13. The fifth point is as regards the mortgage debt set out in the G Schedule. When the third defendant purchased under Exhibit XXIII, the property belonging to the family for Rs. 7000 he paid Rs. 5,000 and for the balance he executed a hypothecation bond in favour of the vendors. Exhibit XXV is a hypothecation bond. It was in favour of the first, second and the fifth defendants as well as of the plaintiffs represented by their guardian, the first defendant. The plaintiffs have been given five-sixths share of the amount. They claim half the amount on the ground that Khader Sahib was not entitled to his one-sixth share of the mortgage debt. I have already held that the first defendant had no idea of relinquishing his right to share in his son's estate and it is unnecessary to go over the same ground again. The document is in favour of the 1st defendant as well as in favour of defendants Nos. 2, 5 and the plaintiffs. That being so, the plaintiffs are not entitled to claim half the amount. I find this point also against the appellants.
14. In the result the appeal fails and is dismissed with costs, one set to second respondent and another to the other respondents proportionate to the value of their interest in the appeal.
15. The memorandum of the objections is as regards the share of the mother which has been decreed in the plaintiff's favour. The second defendant-respondent contends that the lower Court was wrong in granting a decree for five-sixths of the property in favour of the plaintiffs. The fifth defendant, their mother, is a party to the suit. The jurisdiction of the Court is not taken away in a case like this to grant the plaintiffs a decree in respect of their mother's share as well. If the mother was dead or if the mother was not a party it might be said that the Court should not have given a decree in respect of her share to the plaintiffs, but when she was a party to the suit, though she remained ex parte, the Court was not only justified but well advised in giving a decree to the plaintiffs; for thereby the Court saved another suit by her for her share. There is no substance in this contention and I find this point against the second defendant.
16. The next point is as regards the fourth item which is dealt with in para. 54(IV) of the judgment of the lower Appellate Court. The second defendant urges that the plaintiffs should be made liable for their share of the debt. Defendants Nos. 1 and 2 executed a mortgage, Exhibit XXXIII in favour of Vythilinga Odayar on the 29th October, 1912. There is no evidence to connect Exhibit XXXIII with anything that was done to benefit the plaintiffs. There is no evidence that that debt was incurred on behalf of the plaintiffs. The first defendant was a guardian of the plaintiffs and he did not choose to execute the deed as guardian of the plaintiffs. There is no reliable evidence that any debt was borrowed under Exhibit XXXIII for any purpose which could bind the plaintiffs. The lower Court has rightly disallowed this claim of the second defendant. It is also significant that, before this suit was filed, no claim was put forward in respect of this debt against the estate of Muhammad Ganni.
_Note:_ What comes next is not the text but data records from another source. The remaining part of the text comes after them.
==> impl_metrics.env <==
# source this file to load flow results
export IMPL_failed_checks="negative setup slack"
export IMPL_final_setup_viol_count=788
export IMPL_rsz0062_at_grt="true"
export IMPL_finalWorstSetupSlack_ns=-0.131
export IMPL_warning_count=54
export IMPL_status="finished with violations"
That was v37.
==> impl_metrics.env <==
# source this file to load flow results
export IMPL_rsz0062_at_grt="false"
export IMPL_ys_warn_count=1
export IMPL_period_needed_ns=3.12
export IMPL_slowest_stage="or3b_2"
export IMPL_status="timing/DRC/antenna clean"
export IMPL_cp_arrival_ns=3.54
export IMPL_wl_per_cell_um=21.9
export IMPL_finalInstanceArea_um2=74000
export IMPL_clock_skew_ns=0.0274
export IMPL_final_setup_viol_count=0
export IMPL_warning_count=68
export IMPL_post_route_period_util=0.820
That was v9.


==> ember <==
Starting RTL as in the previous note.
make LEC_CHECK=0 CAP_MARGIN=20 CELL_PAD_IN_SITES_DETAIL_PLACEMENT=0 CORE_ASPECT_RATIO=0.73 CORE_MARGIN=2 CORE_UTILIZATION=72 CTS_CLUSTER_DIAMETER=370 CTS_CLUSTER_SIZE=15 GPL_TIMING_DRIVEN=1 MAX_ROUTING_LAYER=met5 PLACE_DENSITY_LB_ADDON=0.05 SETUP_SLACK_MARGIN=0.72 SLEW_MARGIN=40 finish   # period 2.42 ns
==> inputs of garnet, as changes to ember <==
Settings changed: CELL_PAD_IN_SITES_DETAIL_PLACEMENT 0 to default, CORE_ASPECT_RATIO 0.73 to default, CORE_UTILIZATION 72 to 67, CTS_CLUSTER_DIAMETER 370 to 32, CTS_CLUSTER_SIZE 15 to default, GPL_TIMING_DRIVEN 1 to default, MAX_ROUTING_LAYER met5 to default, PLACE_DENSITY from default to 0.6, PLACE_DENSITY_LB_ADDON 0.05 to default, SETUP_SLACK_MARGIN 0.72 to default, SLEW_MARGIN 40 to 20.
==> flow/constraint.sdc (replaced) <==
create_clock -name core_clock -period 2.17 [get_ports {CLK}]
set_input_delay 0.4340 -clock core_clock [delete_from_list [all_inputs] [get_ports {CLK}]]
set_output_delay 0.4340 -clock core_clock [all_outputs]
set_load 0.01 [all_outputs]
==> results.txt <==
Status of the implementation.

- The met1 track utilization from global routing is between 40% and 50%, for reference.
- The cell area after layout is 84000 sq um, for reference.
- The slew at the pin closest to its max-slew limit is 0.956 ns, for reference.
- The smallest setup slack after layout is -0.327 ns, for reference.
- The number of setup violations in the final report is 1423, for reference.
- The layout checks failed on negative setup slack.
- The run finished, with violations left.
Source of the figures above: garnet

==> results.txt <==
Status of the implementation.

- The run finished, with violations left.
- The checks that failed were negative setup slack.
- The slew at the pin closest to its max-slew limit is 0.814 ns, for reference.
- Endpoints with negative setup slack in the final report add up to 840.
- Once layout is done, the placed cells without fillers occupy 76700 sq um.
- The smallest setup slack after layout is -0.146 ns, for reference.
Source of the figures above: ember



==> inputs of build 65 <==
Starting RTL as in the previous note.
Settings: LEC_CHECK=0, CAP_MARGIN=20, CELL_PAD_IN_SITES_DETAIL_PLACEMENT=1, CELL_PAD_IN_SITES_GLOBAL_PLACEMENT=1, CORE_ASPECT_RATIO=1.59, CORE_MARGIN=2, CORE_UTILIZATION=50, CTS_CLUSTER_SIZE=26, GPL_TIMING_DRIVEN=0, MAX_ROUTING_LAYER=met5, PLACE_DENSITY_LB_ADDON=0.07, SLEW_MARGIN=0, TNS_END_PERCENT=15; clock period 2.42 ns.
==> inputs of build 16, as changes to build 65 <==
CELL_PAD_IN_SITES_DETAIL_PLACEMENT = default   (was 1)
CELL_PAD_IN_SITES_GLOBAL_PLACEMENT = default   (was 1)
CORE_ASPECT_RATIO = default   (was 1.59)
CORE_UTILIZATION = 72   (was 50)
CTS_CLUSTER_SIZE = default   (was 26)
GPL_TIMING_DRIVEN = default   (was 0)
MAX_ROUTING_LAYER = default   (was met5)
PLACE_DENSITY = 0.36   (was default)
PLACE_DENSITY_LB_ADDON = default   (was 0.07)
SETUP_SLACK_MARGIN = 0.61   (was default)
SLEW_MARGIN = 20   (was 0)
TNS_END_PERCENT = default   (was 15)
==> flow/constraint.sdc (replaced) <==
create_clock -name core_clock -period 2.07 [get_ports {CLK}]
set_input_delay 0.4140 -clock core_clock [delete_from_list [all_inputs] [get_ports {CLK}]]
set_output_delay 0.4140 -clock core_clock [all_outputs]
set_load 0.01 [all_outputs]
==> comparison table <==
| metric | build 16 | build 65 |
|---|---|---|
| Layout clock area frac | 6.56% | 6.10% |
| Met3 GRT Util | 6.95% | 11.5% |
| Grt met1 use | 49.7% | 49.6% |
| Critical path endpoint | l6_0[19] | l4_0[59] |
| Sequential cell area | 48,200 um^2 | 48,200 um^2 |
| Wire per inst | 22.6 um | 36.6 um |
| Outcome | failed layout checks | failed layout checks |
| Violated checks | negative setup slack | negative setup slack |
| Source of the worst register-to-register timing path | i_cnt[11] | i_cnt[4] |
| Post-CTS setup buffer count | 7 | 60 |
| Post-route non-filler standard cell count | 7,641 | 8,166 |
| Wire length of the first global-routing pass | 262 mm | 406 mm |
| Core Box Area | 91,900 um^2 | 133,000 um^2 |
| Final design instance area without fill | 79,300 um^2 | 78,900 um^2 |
==> flow/design.v <==
module memory (
    input  wire        clk,
    input  wire        rst,          
    input  wire        we,           
    input  wire [3:0]  write_addr,   
    input  wire [3:0]  read_addr_1,  
    input  wire [3:0]  read_addr_2,  
    input  wire [15:0] write_data,   
    output wire [15:0] read_data_1,  
    output wire [15:0] read_data_2   
);
    reg [15:0] RAM [0:15];
    integer i;
    assign read_data_1 = RAM[read_addr_1];
    assign read_data_2 = RAM[read_addr_2];
    always @(posedge clk) begin
        if (rst) begin
            for (i = 0; i < 16; i = i + 1) begin
                RAM[i] <= 16'd0;
            end
        end else if (we) begin
            RAM[write_addr] <= write_data;
        end
    end
endmodule
module module_alu (
    input  wire [2:0]  opcode,
    input  wire signed [15:0] operand_a,
    input  wire signed [15:0] operand_b,
    output reg  signed [15:0] result
);
    localparam OP_LOAD  = 3'b000;
    localparam OP_ADD   = 3'b001;
    localparam OP_ADDI  = 3'b010;
    localparam OP_SUB   = 3'b011;
    localparam OP_SUBI  = 3'b100;
    localparam OP_MUL   = 3'b101;
    localparam OP_CLEAR = 3'b110;
    localparam OP_DSPLY = 3'b111; 
    always @(*) begin
        case (opcode)
            OP_LOAD:  result = operand_b;         
            OP_ADD:   result = operand_a + operand_b;
            OP_ADDI:  result = operand_a + operand_b;
            OP_SUB:   result = operand_a - operand_b;
            OP_SUBI:  result = operand_a - operand_b;
            OP_MUL:   result = operand_a * operand_b;
            OP_CLEAR: result = 16'd0;             
            OP_DSPLY: result = operand_a;         
            default:  result = 16'd0;
        endcase
    end
endmodule
module module_mini_cpu (
    input  wire        clk,                                    
    input  wire        rst,
    input  wire        button_power,    
    input  wire        button_send,     
    input  wire [17:0] switches,     
    output reg         system_reset_out,     
    output reg         show_splash_req, 
    output reg         force_blank_req, 
    output reg         lcd_start,
    output reg [2:0]   lcd_opcode,
    output reg [3:0]   lcd_reg_index,
    output reg [15:0]  lcd_value,
    input  wire        lcd_busy
);
    localparam [2:0] OP_LOAD    = 3'b000;
    localparam [2:0] OP_ADD     = 3'b001;
    localparam [2:0] OP_ADDI    = 3'b010;
    localparam [2:0] OP_SUB     = 3'b011;
    localparam [2:0] OP_SUBI    = 3'b100;
    localparam [2:0] OP_MUL     = 3'b101;
    localparam [2:0] OP_CLEAR   = 3'b110;
    localparam [2:0] OP_DISPLAY = 3'b111;
    wire [2:0] op_code      = switches[17:15];
    wire [3:0] reg_dest     = switches[14:11];  
    wire [3:0] reg_source_1 = switches[10:7];   
    wire [3:0] reg_source_2 = switches[6:3];    
    wire [6:0] immediate_raw  = switches[6:0]; 
    wire       immediate_sign = immediate_raw[6];
    wire [5:0] immediate_mag  = immediate_raw[5:0];
    reg  memory_write_enable;
    reg  [15:0] memory_write_data;
    wire [15:0] memory_read_1, memory_read_2;
    reg  [15:0] alu_input_a, alu_input_b;
    wire signed [15:0] alu_result;
    reg clear_instruction_signal; 
    wire memory_reset = system_reset_out || clear_instruction_signal;
    wire [3:0] read_address_1;
    assign read_address_1 = (op_code == OP_DISPLAY) ? reg_dest : reg_source_1;
    wire signed [15:0] immediate_extended;
    assign immediate_extended = (immediate_sign) ? -{10'd0, immediate_mag} : {10'd0, immediate_mag};
    reg btn_send_last, btn_power_last;
    wire send_released  = (btn_send_last == 1'b1 && button_send == 1'b0);
    wire power_released = (btn_power_last == 1'b1 && button_power == 1'b0);
    always @(posedge clk) begin
        btn_send_last  <= button_send;
        btn_power_last <= button_power;
    end
    memory mem_unit (
        .clk(clk), 
        .rst(memory_reset), 
        .we(memory_write_enable), 
        .write_addr(reg_dest), 
        .write_data(memory_write_data),
        .read_addr_1(read_address_1),
        .read_addr_2(reg_source_2),
        .read_data_1(memory_read_1), 
        .read_data_2(memory_read_2)
    );
    module_alu alu_unit (
        .opcode(op_code), 
        .operand_a(alu_input_a), 
        .operand_b(alu_input_b), 
        .result(alu_result)
    );
    localparam STATE_OFF        = 0, 
               STATE_WAIT_BOOT  = 1, 
               STATE_SPLASH     = 2, 
               STATE_IDLE       = 3, 
               STATE_EXECUTE    = 4, 
               STATE_LATCH      = 5, 
               STATE_SHUTDOWN   = 6, 
               STATE_UPDATE_LCD = 7, 
               STATE_WAIT_LCD   = 8;
    reg [3:0] current_state;
    reg [15:0] wait_timer; 
    always @(posedge clk) begin
        clear_instruction_signal <= 0; 
        if (rst) begin
            current_state <= STATE_OFF;
            system_reset_out <= 1;
            memory_write_enable <= 0;
            lcd_start <= 0;
            show_splash_req <= 0;
            force_blank_req <= 0;
            wait_timer <= 0;
        end else
        case (current_state)
            STATE_OFF: begin
                system_reset_out <= 1; 
                memory_write_enable <= 0; 
                lcd_start <= 0; 
                show_splash_req <= 0; 
                force_blank_req <= 0; 
                wait_timer <= 0;
                if (power_released) begin 
                    system_reset_out <= 0; 
                    current_state <= STATE_WAIT_BOOT; 
                end
            end
            STATE_WAIT_BOOT: begin
                if (wait_timer < 1000) begin
                    wait_timer <= wait_timer + 1;
                end else if (!lcd_busy) begin
                    current_state <= STATE_SPLASH;
                end
            end
            STATE_SPLASH: begin 
                show_splash_req <= 1; 
                current_state <= STATE_UPDATE_LCD; 
            end
            STATE_IDLE: begin
                memory_write_enable <= 0; 
                lcd_start <= 0; 
                show_splash_req <= 0; 
                force_blank_req <= 0;
                if (power_released) begin
                    current_state <= STATE_SHUTDOWN;
                end else if (send_released) begin
                    current_state <= STATE_EXECUTE;
                end
            end
            STATE_SHUTDOWN: begin 
                force_blank_req <= 1; 
                current_state <= STATE_UPDATE_LCD; 
            end
            STATE_EXECUTE: begin
                case (op_code)
                    OP_LOAD: begin 
                        alu_input_a <= 0; 
                        alu_input_b <= immediate_extended; 
                    end 
                    OP_ADD, OP_SUB: begin 
                        alu_input_a <= memory_read_1; 
                        alu_input_b <= memory_read_2; 
                    end 
                    OP_ADDI, OP_SUBI, OP_MUL: begin 
                        alu_input_a <= memory_read_1; 
                        alu_input_b <= immediate_extended; 
                    end 
                    OP_CLEAR: begin 
                        alu_input_a <= 0; 
                        alu_input_b <= 0; 
                        clear_instruction_signal <= 1; 
                    end 
                    OP_DISPLAY: begin 
                        alu_input_a <= memory_read_1; 
                        alu_input_b <= 0; 
                    end 
                    default: begin alu_input_a <= 0; alu_input_b <= 0; end
                endcase
                current_state <= STATE_LATCH;
            end
            STATE_LATCH: begin
                if (op_code != OP_DISPLAY && op_code != OP_CLEAR) begin 
                    memory_write_enable <= 1; 
                    memory_write_data <= alu_result;
                end
                lcd_opcode <= op_code; 
                lcd_reg_index <= reg_dest; 
                lcd_value <= alu_result;
                current_state <= STATE_UPDATE_LCD;
            end
            STATE_UPDATE_LCD: begin 
                memory_write_enable <= 0; 
                lcd_start <= 1; 
                wait_timer <= 0; 
                current_state <= STATE_WAIT_LCD; 
            end
            STATE_WAIT_LCD: begin
                lcd_start <= 0; 
                if (wait_timer < 15) begin
                    wait_timer <= wait_timer + 1;
                end else if (!lcd_busy) begin
                    if (force_blank_req) current_state <= STATE_OFF;
                    else current_state <= STATE_IDLE;
                end
            end
        endcase
    end
endmodule
module lcd_init_hd44780 (
    input  wire        clk,
    input  wire        rst,
    input  wire        start,
    output reg         done,
    output reg  [7:0]  lcd_data,
    output reg         lcd_rs,
    output reg         lcd_rw,
    output reg         lcd_e
);
    localparam [7:0] CMD_FUNCTION_SET  = 8'h38;
    localparam [7:0] CMD_DISPLAY_ON    = 8'h0C;
    localparam [7:0] CMD_DISPLAY_CLEAR = 8'h01;
    localparam [7:0] CMD_ENTRY_MODE    = 8'h06;
    localparam integer NUM_CMDS = 4;
    localparam [31:0] DELAY_POWER_ON  = 32'd750_000;
    localparam [31:0] DELAY_STD_CMD   = 32'd2_000;
    localparam [31:0] DELAY_CLEAR_CMD = 32'd90_000;
    localparam [31:0] DELAY_PULSE_E   = 32'd50;
    localparam [2:0] S_IDLE=0, S_POWER_WAIT=1, S_SETUP=2, S_PULSE=3, S_WAIT=4, S_DONE=5;
    reg [2:0]  state, next_state;
    reg [31:0] delay_cnt, next_delay_cnt;
    reg [2:0]  cmd_idx, next_cmd_idx;
    reg [7:0] current_cmd;
    function [7:0] command_rom;
        input [2:0] idx;
        case (idx)
            3'd0: command_rom = CMD_FUNCTION_SET;
            3'd1: command_rom = CMD_DISPLAY_ON;
            3'd2: command_rom = CMD_DISPLAY_CLEAR;
            default: command_rom = CMD_ENTRY_MODE;
        endcase
    endfunction
    function [31:0] cmd_delay_rom;
        input [2:0] idx;
        case (idx)
            3'd2: cmd_delay_rom = DELAY_CLEAR_CMD;
            default: cmd_delay_rom = DELAY_STD_CMD;
        endcase
    endfunction
    always @(posedge clk or posedge rst) begin
        if (rst) begin
            state <= S_IDLE; delay_cnt <= 0; cmd_idx <= 0;
        end else begin
            state <= next_state; delay_cnt <= next_delay_cnt; cmd_idx <= next_cmd_idx;
        end
    end
    always @(*) begin
        next_state = state; next_delay_cnt = delay_cnt; next_cmd_idx = cmd_idx;
        case (state)
            S_IDLE: if (start) begin next_state = S_POWER_WAIT; next_delay_cnt = DELAY_POWER_ON; next_cmd_idx = 0; end
            S_POWER_WAIT: if (delay_cnt > 0) next_delay_cnt = delay_cnt - 1; else next_state = S_SETUP;
            S_SETUP: if (cmd_idx < NUM_CMDS) begin next_state = S_PULSE; next_delay_cnt = DELAY_PULSE_E; end else next_state = S_DONE;
            S_PULSE: if (delay_cnt > 0) next_delay_cnt = delay_cnt - 1; else begin next_state = S_WAIT; next_delay_cnt = cmd_delay_rom(cmd_idx); end
            S_WAIT: if (delay_cnt > 0) next_delay_cnt = delay_cnt - 1; else begin next_cmd_idx = cmd_idx + 1; next_state = S_SETUP; end
            S_DONE: next_state = S_DONE;
            default: next_state = S_IDLE;
        endcase
    end
    always @(*) begin
        lcd_data = 0; lcd_rs = 0; lcd_rw = 0; lcd_e = 0; done = 0;
        current_cmd = (cmd_idx < NUM_CMDS) ? command_rom(cmd_idx) : 8'h00;
        case (state)
            S_SETUP: begin lcd_data = current_cmd; end
            S_PULSE: begin lcd_data = current_cmd; lcd_e = 1; end
            S_WAIT:  begin lcd_data = current_cmd; end
            S_DONE:  begin done = 1; end
        endcase
    end
endmodule
module lcd_controller (
    input  wire        clk,
    input  wire        rst,
    input  wire        start_update,    
    input  wire        mode_splash,    
    input  wire        mode_blank,     
    input  wire [2:0]  instruction_opcode,     
    input  wire [3:0]  register_index,    
    input  wire signed [15:0] register_value, 
    output reg         busy_flag,          
    output wire [7:0] lcd_data,
    output wire       lcd_rs,
    output wire       lcd_rw,
    output wire       lcd_e
);
    wire init_done;
    reg  trigger_init;
    wire [7:0] init_data_bus;
    wire init_rs, init_rw, init_e;
    lcd_init_hd44780 lcd_init_inst (
        .clk(clk), .rst(rst), .start(trigger_init), .done(init_done),
        .lcd_data(init_data_bus), .lcd_rs(init_rs), .lcd_rw(init_rw), .lcd_e(init_e)
    );
    reg [7:0] write_data_bus;
    reg write_rs, write_e;
    assign lcd_data = (init_done) ? write_data_bus : init_data_bus;
    assign lcd_rs   = (init_done) ? write_rs       : init_rs;
    assign lcd_rw   = 1'b0;  
    assign lcd_e    = (init_done) ? write_e        : init_e;
    reg [7:0] lcd_buffer [0:31];  
    reg [15:0] absolute_value;
    reg [3:0]  digit_thou, digit_hund, digit_tens, digit_ones, digit_ten_thou; 
    integer i;
    function [39:0] get_opcode_string; 
        input [2:0] op;
        case(op)
            3'b000: get_opcode_string = "LOAD ";
            3'b001: get_opcode_string = "ADD  ";
            3'b010: get_opcode_string = "ADDI ";
            3'b011: get_opcode_string = "SUB  ";
            3'b100: get_opcode_string = "SUBI ";
            3'b101: get_opcode_string = "MUL  ";
            3'b110: get_opcode_string = "CLEAR"; 
            3'b111: get_opcode_string = "DPL  "; 
            default: get_opcode_string = "UNK  ";
        endcase
    endfunction
    reg [39:0] current_op_str;
    localparam S_IDLE        = 0, 
               S_FORMAT_TEXT = 1, 
               S_CMD_CLEAR   = 2, S_WAIT_CLEAR   = 3, 
               S_WRITE_LINE1 = 4, 
               S_CMD_NEWLINE = 5, S_WAIT_NEWLINE = 6, 
               S_WRITE_LINE2 = 7, 
               S_PULSE_EN    = 8; 
    reg [3:0] state;
    reg [3:0] return_state; 
    reg [31:0] delay_counter;
    reg [5:0] char_pointer;
    localparam DELAY_PULSE = 32'd50;     
    localparam DELAY_CHAR  = 32'd2500;   
    localparam DELAY_CMD   = 32'd80000;  
    always @(posedge clk or posedge rst) begin
        if (rst) begin
            state <= S_IDLE;
            trigger_init <= 0;
            busy_flag <= 1;
            write_e <= 0;
            write_rs <= 0;
            write_data_bus <= 8'h00;
            char_pointer <= 0;
        end else begin
            if (!trigger_init && !init_done) trigger_init <= 1;
            case (state)
                S_IDLE: begin
                    write_e <= 0;
                    if (init_done) begin
                        busy_flag <= 0;
                        if (start_update) begin
                            busy_flag <= 1;
                            state <= S_FORMAT_TEXT;
                        end
                    end
                end
                S_FORMAT_TEXT: begin
                    if (mode_blank) begin
                        for(i=0; i<32; i=i+1) lcd_buffer[i] = " "; 
                    end
                    else if (mode_splash) begin
                        lcd_buffer[0] = "-"; lcd_buffer[1] = "-"; 
                        lcd_buffer[2] = "-"; lcd_buffer[3] = "-";
                        for(i=4; i<10; i=i+1) lcd_buffer[i] = " ";
                        lcd_buffer[10] = "[";
                        lcd_buffer[11] = "0"; lcd_buffer[12] = "0";
                        lcd_buffer[13] = "0"; lcd_buffer[14] = "0";
                        lcd_buffer[15] = "]";
                        for(i=16; i<26; i=i+1) lcd_buffer[i] = " "; 
                        lcd_buffer[26] = "+";
                        for(i=27; i<32; i=i+1) lcd_buffer[i] = "0";
                    end 
                    else if (instruction_opcode == 3'b110) begin 
                        current_op_str = get_opcode_string(instruction_opcode); 
                        {lcd_buffer[0], lcd_buffer[1], lcd_buffer[2], lcd_buffer[3], lcd_buffer[4]} = current_op_str;
                        for(i=5; i<32; i=i+1) lcd_buffer[i] = " ";
                    end
                    else begin 
                        current_op_str = get_opcode_string(instruction_opcode);
                        {lcd_buffer[0], lcd_buffer[1], lcd_buffer[2], lcd_buffer[3], lcd_buffer[4]} = current_op_str;
                        for(i=5; i<10; i=i+1) lcd_buffer[i] = " ";
                        lcd_buffer[10] = "[";
                        lcd_buffer[11] = (register_index[3]) ? "1" : "0";
                        lcd_buffer[12] = (register_index[2]) ? "1" : "0";
                        lcd_buffer[13] = (register_index[1]) ? "1" : "0";
                        lcd_buffer[14] = (register_index[0]) ? "1" : "0";
                        lcd_buffer[15] = "]";
                        for(i=16; i<26; i=i+1) lcd_buffer[i] = " ";
                        if (register_value[15] == 1'b1) begin
                            lcd_buffer[26] = "-"; absolute_value = -register_value;
                        end else begin
                            lcd_buffer[26] = "+"; absolute_value = register_value;
                        end
                        digit_ten_thou = (absolute_value/10000)%10; 
                        digit_thou     = (absolute_value/1000)%10;
                        digit_hund     = (absolute_value/100)%10; 
                        digit_tens     = (absolute_value/10)%10; 
                        digit_ones     = absolute_value%10;
                        lcd_buffer[27] = {4'b0011, digit_ten_thou}; 
                        lcd_buffer[28] = {4'b0011, digit_thou};
                        lcd_buffer[29] = {4'b0011, digit_hund}; 
                        lcd_buffer[30] = {4'b0011, digit_tens};
                        lcd_buffer[31] = {4'b0011, digit_ones};
                    end
                    state <= S_CMD_CLEAR;
                end
                S_CMD_CLEAR: begin 
                    write_rs <= 0; write_data_bus <= 8'h01; write_e <= 1;
                    delay_counter <= DELAY_PULSE; state <= S_WAIT_CLEAR; 
                end
                S_WAIT_CLEAR: begin 
                    if (delay_counter > 0) begin delay_counter <= delay_counter - 1; if(delay_counter==DELAY_PULSE/2) write_e<=0; end 
                    else begin delay_counter <= DELAY_CMD; char_pointer <= 0; state <= S_WRITE_LINE1; end 
                end
                S_WRITE_LINE1: begin 
                    if (delay_counter > 0) delay_counter <= delay_counter - 1; 
                    else begin 
                        if (char_pointer < 16) begin 
                            write_rs <= 1; write_data_bus <= lcd_buffer[char_pointer];
                            write_e <= 1; delay_counter <= DELAY_CHAR; 
                            char_pointer <= char_pointer + 1; 
                            return_state <= S_WRITE_LINE1; state <= S_PULSE_EN; 
                        end else state <= S_CMD_NEWLINE; 
                    end 
                end
                S_CMD_NEWLINE: begin 
                    write_rs <= 0; write_data_bus <= 8'hC0; write_e <= 1;
                    delay_counter <= DELAY_PULSE; state <= S_WAIT_NEWLINE; 
                end
                S_WAIT_NEWLINE: begin 
                    if (delay_counter > 0) begin delay_counter <= delay_counter - 1; if(delay_counter==DELAY_PULSE/2) write_e<=0; end 
                    else begin delay_counter <= DELAY_CHAR; state <= S_WRITE_LINE2; end 
                end
                S_WRITE_LINE2: begin 
                    if (delay_counter > 0) delay_counter <= delay_counter - 1; 
                    else begin 
                        if (char_pointer < 32) begin 
                            write_rs <= 1; write_data_bus <= lcd_buffer[char_pointer];
                            write_e <= 1; delay_counter <= DELAY_CHAR; 
                            char_pointer <= char_pointer + 1; 
                            return_state <= S_WRITE_LINE2; state <= S_PULSE_EN; 
                        end else state <= S_IDLE; 
                    end 
                end
                S_PULSE_EN: begin 
                    if (delay_counter > 0) begin 
                        delay_counter <= delay_counter - 1; 
                        if(delay_counter == DELAY_PULSE/2) write_e <= 0; 
                    end else begin 
                        delay_counter <= DELAY_CHAR; state <= return_state; 
                    end 
                end
            endcase
        end
    end
endmodule
==> v8 <==
==> flow/design.v <==
package params_pkg;
  parameter int COEFF_WIDTH    = 16;  
  parameter int DATA_WIDTH     = 12;  
  parameter int OUTPUT_WIDTH   = 16;  
  parameter int PIPELINE_DEPTH = 5;   
  parameter int NUM_TAPS       = 16;  
  parameter int INPUT_FRAC     = 11;  
  parameter int COEFF_FRAC     = 14;  
  parameter int OUTPUT_FRAC    = 14;  
  parameter int ACC_WIDTH      = 32;  
  localparam int PROD_WIDTH = DATA_WIDTH + COEFF_WIDTH;  
  localparam int SHIFT_RIGHT = (INPUT_FRAC + COEFF_FRAC) - OUTPUT_FRAC;  
  typedef logic signed [DATA_WIDTH-1:0]    in_t;
  typedef logic signed [COEFF_WIDTH-1:0]  coeff_t;
  typedef logic signed [PROD_WIDTH-1:0]   prod_t;
  typedef logic signed [ACC_WIDTH-1:0]    acc_t;
  typedef logic signed [OUTPUT_WIDTH-1:0] out_t;
  localparam logic [NUM_TAPS*COEFF_WIDTH-1:0] COEFF_ROM = {
    -16'sd28,
    -16'sd1014,
    -16'sd1589,
    -16'sd1638,
    -16'sd1153,
    -16'sd261,
    16'sd790,
    16'sd1710,
    16'sd2177,
    16'sd2110,
    16'sd1594,
    16'sd845,
    16'sd184,
    -16'sd179,
    -16'sd226,
    -16'sd116
  };
endpackage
17. The next item is No. 7 which is dealt with in para. 54 (VII) of the lower Court's judgment. The second defendant's contention, if upheld, would only mean that the C Schedule properties were purchased out of loans borrowed on behalf of the plaintiffs as well. I have already found that the C schedule properties belonged' to the first defendant and any debt incurred for the purchase of those properties could not possibly bind the plaintiffs. There is no evidence that this debt could not have been paid out of the income of Muhammad Ganni's estate. The first defendant did not maintain any account as regards the income of the estate of Muhammad Ganni and there is no proof that this debt was incurred for any purpose which could bind the plaintiffs or that it could not have been paid out of the income of Muhammad Ganni's estate. I find this point against the second defendant.
18. In the result the memorandum of objections is dismissed with costs.
19. I agree on all points.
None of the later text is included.